The ruling is actually bullish because this would protect people using these staking as a service provider. It does not mean Ethereum itself would be a security, but rather the derivative tokens these providers are offering. It also likely means that decentralized staking protocols like LidoFinance and Rocketpool are in the clear as the funds transfers are transparent and onchain. You can see directly where your money is going.
It also means self stakers are well in the clear and have nothing to worry about. Sometimes regulation can be good because it legitimizes the investment options we have. It makes them safer and thus more people are likely to invest more in them because they feel protected.
Coinbase says Kraken news will not affect their staking program, Coinbase CLO, Paul Grewal said they’re willing to fight SEC on this issue.
If SEC bans staking on retail, there will be big ripple effects through the multi-billion dollar staking industry including exchanges, infra firms, protocols, derivative tokens, devs, the big VCs, and all is happening a month before withdrawal is enabled.

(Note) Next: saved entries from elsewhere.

File: run.sh
#!/bin/bash
# OpenROAD 26Q1-2900-gdf79404cd8, Yosys 0.63+post, stock flow scripts
make -C /OpenROAD-flow-scripts/flow DESIGN_CONFIG=/design/flow/config.mk WORK_HOME=/design/flow/orfs finish
File: constraint.sdc
current_design controller

set clk_period 1.0
set clk_io_pct 0.2

create_clock -name clk0 -period $clk_period [get_ports {clk}]

set non_clock_inputs [all_inputs -no_clocks]
set_input_delay [expr $clk_period * $clk_io_pct] -clock clk0 $non_clock_inputs
set_output_delay [expr $clk_period * $clk_io_pct] -clock clk0 [all_outputs]
File: design.v
module controller (
    input clk,              
    input start_stop,          
    input [31:0] douta,        
    output reg [15:0] a,       
    output reg [15:0] b,                
    output reg [2:0] addra  , 
	output en ,
	output [0:0] wea 
);
    reg [2:0] counter = 3'b000;       
    always @(posedge clk) begin
        if (start_stop) begin
            addra <= counter;
				b <= douta[31:16];
				a <= douta[15:0];  
        end
            if (counter < 5) begin
                counter <= counter + 1'b1;
            end else begin
                counter <= 0;  
            end
    end
	assign en=1;
	assign wea=0;
endmodule
File: config.mk
export PLATFORM = sky130hd
export DESIGN_NAME = controller
export DESIGN_NICKNAME = controller
export VERILOG_FILES = /design/flow/design.v
export SDC_FILE = /design/flow/constraint.sdc
export NUM_CORES = 4
export LEC_CHECK = 1
export CORE_UTILIZATION = 30
==> reports/results.txt <==
Outcome -> complete, no violations
Num Clock Sinks -> 38
Max-slew violations -> 0
FF+latch count, synth -> 38
FA/HA/MAJ Cells, Area Fraction -> 1.06%
Total Routing Usage GR -> 11.2%
Worst hold margin -> 470 ps
WP depth -> 1
Hold Crit Class -> input pin to register
Met1 usage -> 16.6%
Clock Power Share -> 30.7%
Psw -> 550 uW
Unique cell types -> 10
Die area -> 0.00418 mm2
Critical Path AT -> 770 ps
Cell Chain, Critical Path -> buf_2
Clk pin slew, worst setup/hold paths -> 70 ps
DR vias/cell -> 4.06
Cell family with most CP delay -> flip-flops
Ys cells -> 48
Syn Inst Count -> 48
Reg2reg path depth -> 3
Worst Hold Depth -> 1
Setup TNS -> 0 ps
Mux share -> 0.955%
Clock tree buffer depth -> 2
WL final -> 2.15 mm
Post-Synth Simple-Gate Area -> 0.955%
Area share, top type -> 89.2%
H-tree depth -> 2
Area leader, netlist -> edfxtp_1
CTS buffer count -> 5
Layout cells sized above 1 -> 38.2%
VDD IR max -> 0.749 mV
Final setup violating endpoints -> 0
Yosys Warn Count -> 1
Clock Root Buffer -> clkbuf_8
Row cnt -> 22
Detailed-route via count -> 694
Drt wl/cell -> 12.6 um
Endpoint class of the critical path -> primary output
CP max stage delay -> 360 ps
Largest net degree at the start of global routing -> 36
Post-synthesis sequential area ratio -> 94.3%
Met2 Track Usage GR -> 13.8%
First-pass GRT wire length -> 3.25 mm
Synth logic family -> buffers and inverters
Ao+oa area frac -> 0.849%
CP Launch Type -> register
Yosys xor share -> 0%
Fraction of power consumed by sequential logic -> 61.4%
Sw frac -> 18.0%
I/O Pins -> 71
Mapped cell area -> 0.00118 mm2
YS chip area -> 0.00118 mm2
Final Cycle Share -> 97.2%
Ant. Diodes -> 0
Total of max-cap violations -> 0
CTS tree -> yes
Crit Path Class -> register to primary output
Total tool warning count -> 26
LEAKAGE -> 0.000716 uW
Busiest layer in global routing -> met1
Total grt overflow -> 0
Die Wd -> 64.7 um
Initial antenna violation count -> 0
Post-CTS setup repair buffer count -> 0
Hold buffers post-CTS -> 0
Final Hold Vio Count -> 0
TritonRoute pass-1 iters -> 2
Synth area leaders -> edfxtp_1, dfxtp_1, buf_4
FP Core Util -> 31.7%
Slowest CP cell -> edfxtp_1
Met3 usage -> 8.39%
Buf/Inv on CP -> 1
Clk Latency, worst-skew pair -> 280 ps
CP Max Fanout -> 1
Logic pwr share -> 7.9%
Unrepaired setup endpoints after global routing -> true
Post-Syn Area per Cell -> 24.6 um2
Core area -> 0.00372 mm2
Final Worst Setup Slack -> 27.6 ps
Gpl congestion -> 0.700
Area Overhead vs Synth -> 56.3%
Pwr per Cell Area -> 1660 mW/mm2
DRC viols -> 0
Iter 0 DRT Violations -> 72
Pre-CTS setup slack -> -260 ps
Die Height -> 64.7 um
Antenna-violating nets left -> 0
Critical Path RT -> 800 ps
Input/output buffers -> 68
Fmax -> 1030 MHz
Clock skew -> 0.642 ps
Vias in the first global route -> 648
P_int -> 2500 uW
Fin crit period -> 972 ps
-- kinds of logic (layout without fill, tap and decap cells) --
logic type      Yosys count  in the layout
buf+inv                   2             77
fa+ha+maj                 1              1
mux                       1              1
simple gates              2              2
flops                    38             38
other cells               2              2
compound gates            2              2
-- cells in the mapped netlist, drive strengths merged --
cell type / count
edfxtp: 35
conb: 2
o21ai: 1
mux2: 1
dfxtp: 3
and2: 1
ha: 1
nor3: 1
a21oi: 1
buf: 2
-- power groups by stage --
stage	Sequential (uW)	Clock, uW	Combinational, uW
4_1_cts	1880	973	245
5_1_grt	1880	1050	265
6_report	1880	938	240
-- routing by layer --
layer | up-vias | routed length (um)
li1 | 329 | -
met1 | 303 | 840
met2 | 58 | 830
met3 | 4 | 453
met4 | 0 | 27
met5 | - | 0
-- timing repair --
action,4_1_cts,5_1_grt
cloned,0,0
endpoints found under the setup margin,35,14
gates resized,105,3
-- cell type report --
type	count	area [um2]
clock buffers	5	68.8
well taps	48	60.1
repair buffers	70	533
flip-flops and latches	38	1110
fillers	314	1870
clock inverters	2	10.0
multi-input cells	8	55.1
-- layout by cell type, fill, tap and decap left out --
cell             instances
clkinv_2                 2
clkdlybuf4s50_1         33
and2_1                   1
nor3_1                   1
buf_4                    1
buf_2                   35
ha_2                     1
clkbuf_8                 5
mux2_2                   1
buf_12                   1
a21oi_1                  1
o21ai_0                  1
dfxtp_1                  2
dfxtp_4                  1
edfxtp_1                35
conb_1                   2
-- registers in the layout, summed over array words and instances, names as in the netlist --
| signal | count |
|---|---|
| a | 16 |
| b | 16 |
| addra | 3 |
| counter | 3 |
-- final timing paths --
check	endpoint	start	slack, ps
max	b[7]	b[7]	30
min	a[5]	douta[5]	470
max reg2reg	counter[2]	counter[1]	60
min reg2reg	addra[1]	counter[1]	470
-- stage by stage --
stage	instance area, um2	total power (uW)	cells	utilization, %
after floorplan	1180	1900	48	-
after global placement	1930	2260	164	52.0
after detailed placement	1930	2260	164	52.0
after CTS	1840	3100	171	49.4
after global routing	1840	3200	171	49.6
final	1840	3050	171	49.6
Power and IR drop assume default switching activity.
File: config.mk
export PLATFORM = sky130hd
export DESIGN_NAME = adder_16bit_b
export DESIGN_NICKNAME = adder_16bit_b
export VERILOG_FILES = /design/flow/design.v
export SDC_FILE = /design/flow/constraint.sdc
export NUM_CORES = 4
export LEC_CHECK = 1
export CORE_AREA = 10 10 83 83
export DIE_AREA = 0 0 93 93
File: run.sh
#!/bin/bash
# OpenROAD 26Q1-2900-gdf79404cd8, Yosys 0.63+post, stock flow scripts
make -C /OpenROAD-flow-scripts/flow DESIGN_CONFIG=/design/flow/config.mk WORK_HOME=/design/flow/orfs finish
File: constraint.sdc
current_design adder_16bit_b

set clk_period 12.3
set clk_io_pct 0.2

create_clock -name clk0 -period $clk_period

set non_clock_inputs [all_inputs -no_clocks]
set_input_delay [expr $clk_period * $clk_io_pct] -clock clk0 $non_clock_inputs
set_output_delay [expr $clk_period * $clk_io_pct] -clock clk0 [all_outputs]
==> flow/design.v <==
module quant_seq_mult_15x13_p4 (
    input   logic signed[14:0] a_in,
    input   logic unsigned[12:0] b_in,
    output  logic signed[27:0] out,
    input   logic in_valid,
    output  logic out_valid,
    input   logic en,
    input   logic clk,
    input   logic resetn
);
logic signed[14:0] a_pipe_stg0, a_pipe_stg1, a_pipe_stg2, a_pipe_stg3;
logic signed[14:0] a_pipe_stg0_next, a_pipe_stg1_next, a_pipe_stg2_next, a_pipe_stg3_next;
logic signed[12:0] b_pipe_stg0, b_pipe_stg1, b_pipe_stg2, b_pipe_stg3;
logic signed[12:0] b_pipe_stg0_next, b_pipe_stg1_next, b_pipe_stg2_next, b_pipe_stg3_next;
logic signed[27:0] z_pipe_stg0, z_pipe_stg1, z_pipe_stg2, z_pipe_stg3;
logic signed[27:0] z_pipe_stg0_next, z_pipe_stg1_next, z_pipe_stg2_next, z_pipe_stg3_next;
logic valid_pipe_stg0, valid_pipe_stg1, valid_pipe_stg2, valid_pipe_stg3;
logic valid_pipe_stg0_next, valid_pipe_stg1_next, valid_pipe_stg2_next, valid_pipe_stg3_next;
always @(posedge clk) if (!resetn) begin
    valid_pipe_stg3 <= 0;
    valid_pipe_stg2 <= 0;
    valid_pipe_stg1 <= 0;
    valid_pipe_stg0 <= 0;
end else if(en) begin
    valid_pipe_stg3 <= valid_pipe_stg3_next;
    valid_pipe_stg2 <= valid_pipe_stg2_next;
    valid_pipe_stg1 <= valid_pipe_stg1_next;
    valid_pipe_stg0 <= valid_pipe_stg0_next;
end
always @(posedge clk) if(en) begin
    if (valid_pipe_stg3_next) a_pipe_stg3 <= a_pipe_stg3_next;
    if (valid_pipe_stg2_next) a_pipe_stg2 <= a_pipe_stg2_next;
    if (valid_pipe_stg1_next) a_pipe_stg1 <= a_pipe_stg1_next;
    if (valid_pipe_stg0_next) a_pipe_stg0 <= a_pipe_stg0_next;
    if (valid_pipe_stg3_next) b_pipe_stg3 <= b_pipe_stg3_next;
    if (valid_pipe_stg2_next) b_pipe_stg2 <= b_pipe_stg2_next;
    if (valid_pipe_stg1_next) b_pipe_stg1 <= b_pipe_stg1_next;
    if (valid_pipe_stg0_next) b_pipe_stg0 <= b_pipe_stg0_next;
    if (valid_pipe_stg3_next) z_pipe_stg3 <= z_pipe_stg3_next;
    if (valid_pipe_stg2_next) z_pipe_stg2 <= z_pipe_stg2_next;
    if (valid_pipe_stg1_next) z_pipe_stg1 <= z_pipe_stg1_next;
    if (valid_pipe_stg0_next) z_pipe_stg0 <= z_pipe_stg0_next;
end
always_comb begin
    valid_pipe_stg3_next = valid_pipe_stg2;
    valid_pipe_stg2_next = valid_pipe_stg1;
    valid_pipe_stg1_next = valid_pipe_stg0;
    valid_pipe_stg0_next = in_valid;
    a_pipe_stg3_next = a_pipe_stg2;
    a_pipe_stg2_next = a_pipe_stg1;
    a_pipe_stg1_next = a_pipe_stg0;
    a_pipe_stg0_next = a_in;
    b_pipe_stg3_next = b_pipe_stg2;
    b_pipe_stg2_next = b_pipe_stg1;
    b_pipe_stg1_next = b_pipe_stg0;
    b_pipe_stg0_next = b_in;
    z_pipe_stg3_next = z_pipe_stg2
        + (1 << 11)  
        + (b_pipe_stg3_next[12] ? (a_pipe_stg3_next << 12) : 0)
        + (b_pipe_stg3_next[11] ? (a_pipe_stg3_next << 11) : 0)
        + (b_pipe_stg3_next[10] ? (a_pipe_stg3_next << 10) : 0);
    z_pipe_stg2_next = z_pipe_stg1
        + (b_pipe_stg2_next[9] ? (a_pipe_stg2_next << 9) : 0)
        + (b_pipe_stg2_next[8] ? (a_pipe_stg2_next << 8) : 0)
        + (b_pipe_stg2_next[7] ? (a_pipe_stg2_next << 7) : 0);
    z_pipe_stg1_next = z_pipe_stg0
        + (b_pipe_stg1_next[6] ? (a_pipe_stg1_next << 6) : 0)
        + (b_pipe_stg1_next[5] ? (a_pipe_stg1_next << 5) : 0)
        + (b_pipe_stg1_next[4] ? (a_pipe_stg1_next << 4) : 0);
    z_pipe_stg0_next = 0
        + (b_pipe_stg0_next[3] ? (a_pipe_stg0_next << 3) : 0)
        + (b_pipe_stg0_next[2] ? (a_pipe_stg0_next << 2) : 0)
        + (b_pipe_stg0_next[1] ? (a_pipe_stg0_next << 1) : 0)
        + (b_pipe_stg0_next[0] ? (a_pipe_stg0_next << 0) : 0);
end
always_comb out = z_pipe_stg3;
always_comb out_valid = valid_pipe_stg3;
endmodule
==> flow/run.sh <==
#!/bin/bash
# OpenROAD 26Q1-2900-gdf79404cd8, Yosys 0.63+post, stock flow scripts
make -C /OpenROAD-flow-scripts/flow DESIGN_CONFIG=/design/flow/config.mk WORK_HOME=/design/flow/orfs finish
==> flow/config.mk <==
export PLATFORM = sky130hd
export DESIGN_NAME = quant_seq_mult_15x13_p4
export DESIGN_NICKNAME = quant_seq_mult_15x13_p4
export VERILOG_FILES = /design/flow/design.v
export SDC_FILE = /design/flow/constraint.sdc
export NUM_CORES = 4
export LEC_CHECK = 1
export CORE_UTILIZATION = 40
==> flow/constraint.sdc <==
current_design quant_seq_mult_15x13_p4

set clk_period 9.8
set clk_io_pct 0.2

create_clock -name clk0 -period $clk_period [get_ports {clk}]

set non_clock_inputs [all_inputs -no_clocks]
set_input_delay [expr $clk_period * $clk_io_pct] -clock clk0 $non_clock_inputs
set_output_delay [expr $clk_period * $clk_io_pct] -clock clk0 [all_outputs]
## constraint.sdc

```tcl
current_design dp_ram

set clk_period 34.9
set clk_io_pct 0.2

create_clock -name clk0 -period $clk_period [get_ports {rclk}]
create_clock -name clk1 -period $clk_period [get_ports {wclk}]

set non_clock_inputs [all_inputs -no_clocks]
set_input_delay [expr $clk_period * $clk_io_pct] -clock clk0 $non_clock_inputs
set_output_delay [expr $clk_period * $clk_io_pct] -clock clk0 [all_outputs]
```

## run.sh

```bash
#!/bin/bash
# OpenROAD 26Q1-2900-gdf79404cd8, Yosys 0.63+post, stock flow scripts
make -C /OpenROAD-flow-scripts/flow DESIGN_CONFIG=/design/flow/config.mk WORK_HOME=/design/flow/orfs finish
```

## design.v

```verilog
module dp_ram #(
    parameter DW = 18,
    parameter DEPTH = 360    
)(
    input logic[DW-1:0]                 wd,
    input logic[$clog2(DEPTH)-1:0]      wa,
    input logic                         we,
    output logic[DW-1:0]                rd,
    input logic[$clog2(DEPTH)-1:0]      ra,
    input logic                         re,
    input logic                         wclk,
    input logic                         rclk
);
logic[DW-1:0]       mem[0:DEPTH-1];  
always @(posedge wclk)
begin
    if (we)
        mem[wa] <= wd;
end
always @(posedge rclk)
begin
    if (re)
        rd <= mem[ra];
end
endmodule
```
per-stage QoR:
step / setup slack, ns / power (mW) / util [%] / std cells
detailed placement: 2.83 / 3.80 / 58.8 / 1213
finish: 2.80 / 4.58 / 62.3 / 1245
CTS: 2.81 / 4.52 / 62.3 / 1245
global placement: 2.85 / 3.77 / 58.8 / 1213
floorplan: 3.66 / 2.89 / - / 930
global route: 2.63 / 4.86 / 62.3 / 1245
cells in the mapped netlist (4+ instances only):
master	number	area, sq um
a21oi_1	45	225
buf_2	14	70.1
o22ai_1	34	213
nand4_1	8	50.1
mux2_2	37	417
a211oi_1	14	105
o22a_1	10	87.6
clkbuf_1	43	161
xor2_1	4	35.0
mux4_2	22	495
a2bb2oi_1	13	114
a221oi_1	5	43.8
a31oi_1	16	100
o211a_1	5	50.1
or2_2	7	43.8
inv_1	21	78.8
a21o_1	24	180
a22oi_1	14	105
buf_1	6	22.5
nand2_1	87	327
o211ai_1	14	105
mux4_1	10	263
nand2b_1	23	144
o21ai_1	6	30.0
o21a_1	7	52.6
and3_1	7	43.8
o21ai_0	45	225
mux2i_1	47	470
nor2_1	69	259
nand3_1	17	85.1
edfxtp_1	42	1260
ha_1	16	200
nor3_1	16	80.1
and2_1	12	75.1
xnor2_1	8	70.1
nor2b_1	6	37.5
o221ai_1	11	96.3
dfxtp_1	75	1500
===== run.sh =====
#!/bin/bash
# OpenROAD 26Q1-2900-gdf79404cd8, Yosys 0.63+post, stock flow scripts
make -C /OpenROAD-flow-scripts/flow DESIGN_CONFIG=/design/flow/config.mk WORK_HOME=/design/flow/orfs finish

===== config.mk =====
export PLATFORM = sky130hd
export DESIGN_NAME = psync1
export DESIGN_NICKNAME = psync1
export VERILOG_FILES = /design/flow/design.v
export SDC_FILE = /design/flow/constraint.sdc
export NUM_CORES = 4
export LEC_CHECK = 1
export CORE_AREA = 10 10 70 70
export DIE_AREA = 0 0 80 80

===== constraint.sdc =====
current_design psync1

set clk_period 1.2
set clk_io_pct 0.2

create_clock -name clk0 -period $clk_period [get_ports {in_clk}]
create_clock -name clk1 -period $clk_period [get_ports {out_clk}]

set non_clock_inputs [all_inputs -no_clocks]
set_input_delay [expr $clk_period * $clk_io_pct] -clock clk0 $non_clock_inputs
set_output_delay [expr $clk_period * $clk_io_pct] -clock clk0 [all_outputs]

===== design.v =====
module psync1 (
    input logic     in,
    input logic     in_clk,
    input logic     in_reset_n,
    output logic    out,
    input logic     out_clk,
    input logic     out_reset_n
);
logic p;
always @(posedge in_clk)
if (!in_reset_n) p <= 0;
else if (in) p <= ~p;
logic [2:0] p_cdc;
always @(posedge out_clk)
if (!out_reset_n) p_cdc <= 0;
else p_cdc <= {p_cdc, p};
always_comb out = ^p_cdc[2:1];
endmodule
## design/flow/design.v

```verilog
module complex_module (
    input  clk,
    input  rst_n,
    input  [4:0] mode_sel,
    input  [7:0] opcode,
    output  [1:0] cfg_bits,
    input  [7:0]  data_in_a,
    input  [15:0] data_in_b,
    input  [31:0] data_in_c,
    input  [64:0] data_in_d,
    output [7:0]  result_a,
    output [18:0] result_b,
    output [31:0] status_word,
    output [63:0] combined_out
);
    logic [7:0]  alu_result;
    logic [15:0] sum_reg, diff_reg;
    logic [31:0] mult_reg;
    logic [63:0] conca_reg;
    logic [3:0]  mode_reg;
    logic [7:0]  counter;
    logic ready_flag, enable_op, valid_op;
    logic [1:0]  op_state;
    logic [15:0] internal_mem [0:15];
    logic [31:0] data_pipe [0:7];
    typedef enum logic [1:0] {
        IDLE  = 2'b00,
        LOAD  = 2'b01,
        EXEC  = 2'b10,
        DONE  = 2'b11
    } state_t;
    state_t current_state, next_state;
    always_ff @(posedge clk or negedge rst_n) begin
        if (!rst_n)
            current_state <= IDLE;
        else
            current_state <= next_state;
    end
    always_comb begin
        next_state = current_state;
        case (current_state)
            IDLE:  if (enable_op) next_state = LOAD;
            LOAD:  next_state = EXEC;
            EXEC:  next_state = DONE;
            DONE:  if (!enable_op) next_state = IDLE;
            default: next_state = IDLE;
        endcase
    end
    always_comb begin
        enable_op = (opcode != 8'h00);
        valid_op  = (mode_sel != 4'hF);
    end
    always_comb begin
        case (opcode)
            8'h01: alu_result = data_in_a + data_in_b[7:0];
            8'h02: alu_result = data_in_a - data_in_b[7:0];
            8'h03: alu_result = data_in_a ^ data_in_b[7:0];
            8'h04: alu_result = data_in_a & data_in_b[7:0];
            8'h05: alu_result = data_in_a | data_in_b[7:0];
            8'h06: alu_result = data_in_a << 1;
            8'h07: alu_result = data_in_a >> 1;
            default: alu_result = 8'hAA;
        endcase
    end
    always_ff @(posedge clk or negedge rst_n) begin
        if (!rst_n) begin
            counter   <= 0;
            sum_reg   <= 0;
            diff_reg  <= 0;
            mult_reg  <= 0;
            concat_reg <= 0;
            mode_reg  <= 0;
            ready_flag <= 0;
        end else begin
            counter <= counter + 1;
            sum_reg <= data_in_a + data_in_b[7:0];
            diff_reg <= data_in_b - data_in_a;
            mult_reg <= data_in_c * counter;
            concat_reg <= {data_in_d[31:0], data_in_c[31:0]};
            mode_reg <= mode_sel;
            ready_flag <= (current_state == DONE);
        end
    end
    always_ff @(posedge clk) begin
        if (!rst_n)
            for (int i = 0; i < 16; i++) internal_mem[i] <= 16'd0;
        else if (enable_op)
            internal_mem[counter[3:0]] <= data_in_b + counter;
    end
    always_ff @(posedge clk or negedge rst_n) begin
        if (!rst_n) begin
            for (int i = 0; i < 8; i++) data_pipe[i] <= 32'd0;
        end else begin
            data_pipe[0] <= data_in_c;
            for (int j = 1; j < 8; j++)
                data_pipe[j] <= data_pipe[j-1];
        end
    end
    assign result_a    = alu_result;
    assign result_b    = sum_reg + diff_reg;
    assign status_word = {mode_reg, ready_flag, 3'b000, opcode, counter};
    assign combined_out = concat_reg ^ {data_in_d[31:0], data_in_c[31:0]};
endmodule
```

Adam Carver, CEO at Bitgreen stated on microblogging platform Twitter;
A ban on staking crypto would do irreparable harm to centralized exchanges who are the only ones attentively trying to behave compliantly with US regulation, and move token flow to decentralized platforms that are offshore and hostile to regulation. Not to mention it would suck the wind out of innovation in the US. The only people who like the idea to prohibit staking are Bitcoin maxis because innovation in blockchain happens on chains that aren’t Bitcoin
Crypto exchange Kraken winding off staking services on its platform following SEC charges will encourage stakers to move from CEXs to DEXs and use decentralized staking protocols. Seems SEC thinks they can ban staking in the United States of America but I think they forgot there’s something called VPN.
Big exchanges like Coinbase wouldnt be able to accumulate large token allocations, decentralizing pools as 11% of coinbase’s stock is staking, this can be the momentum shift for the last leg down on Crypto regulations which proves decentralization will spur widespread crypto adoption.
Staking tends to get misconstrued with unrelated activities like lending, but staking is fundamentally a way for anyone to join in providing security for proof of stake networks. The SEC didn’t “ban staking.” The SEC enforced action on financial intermediaries offering, in this case, staking-as-a-service (or: custodial staking) programs, which has nothing to do with non-custodial staking or protocols themselves, Antoni Zolciak Cofounder Aleph Zero noted.
Interestingly, U.S. Rep. Bill Huizenga stated that “since Gary Gensler won’t abide by his own polices to “come in and talk”, the House GOP will hold him accountable.
I’d bet if the SEC got off their asses and defined clear regulation for centralized exchanges, they’d comply. How can the IRS define crypto as property, and SEC call them securities. Stocks aren’t property.
The SEC have allowed so much to continue to happen. Don’t look into Darkpools, Naked Shorting, All Citadel’s businesses are basically monopolizing the stock market and astronomical conflicts of interests. Gary Gensler is legislating through enforcement. He ignores bad actors and shuts down honorable crypto businesses to grab headlines.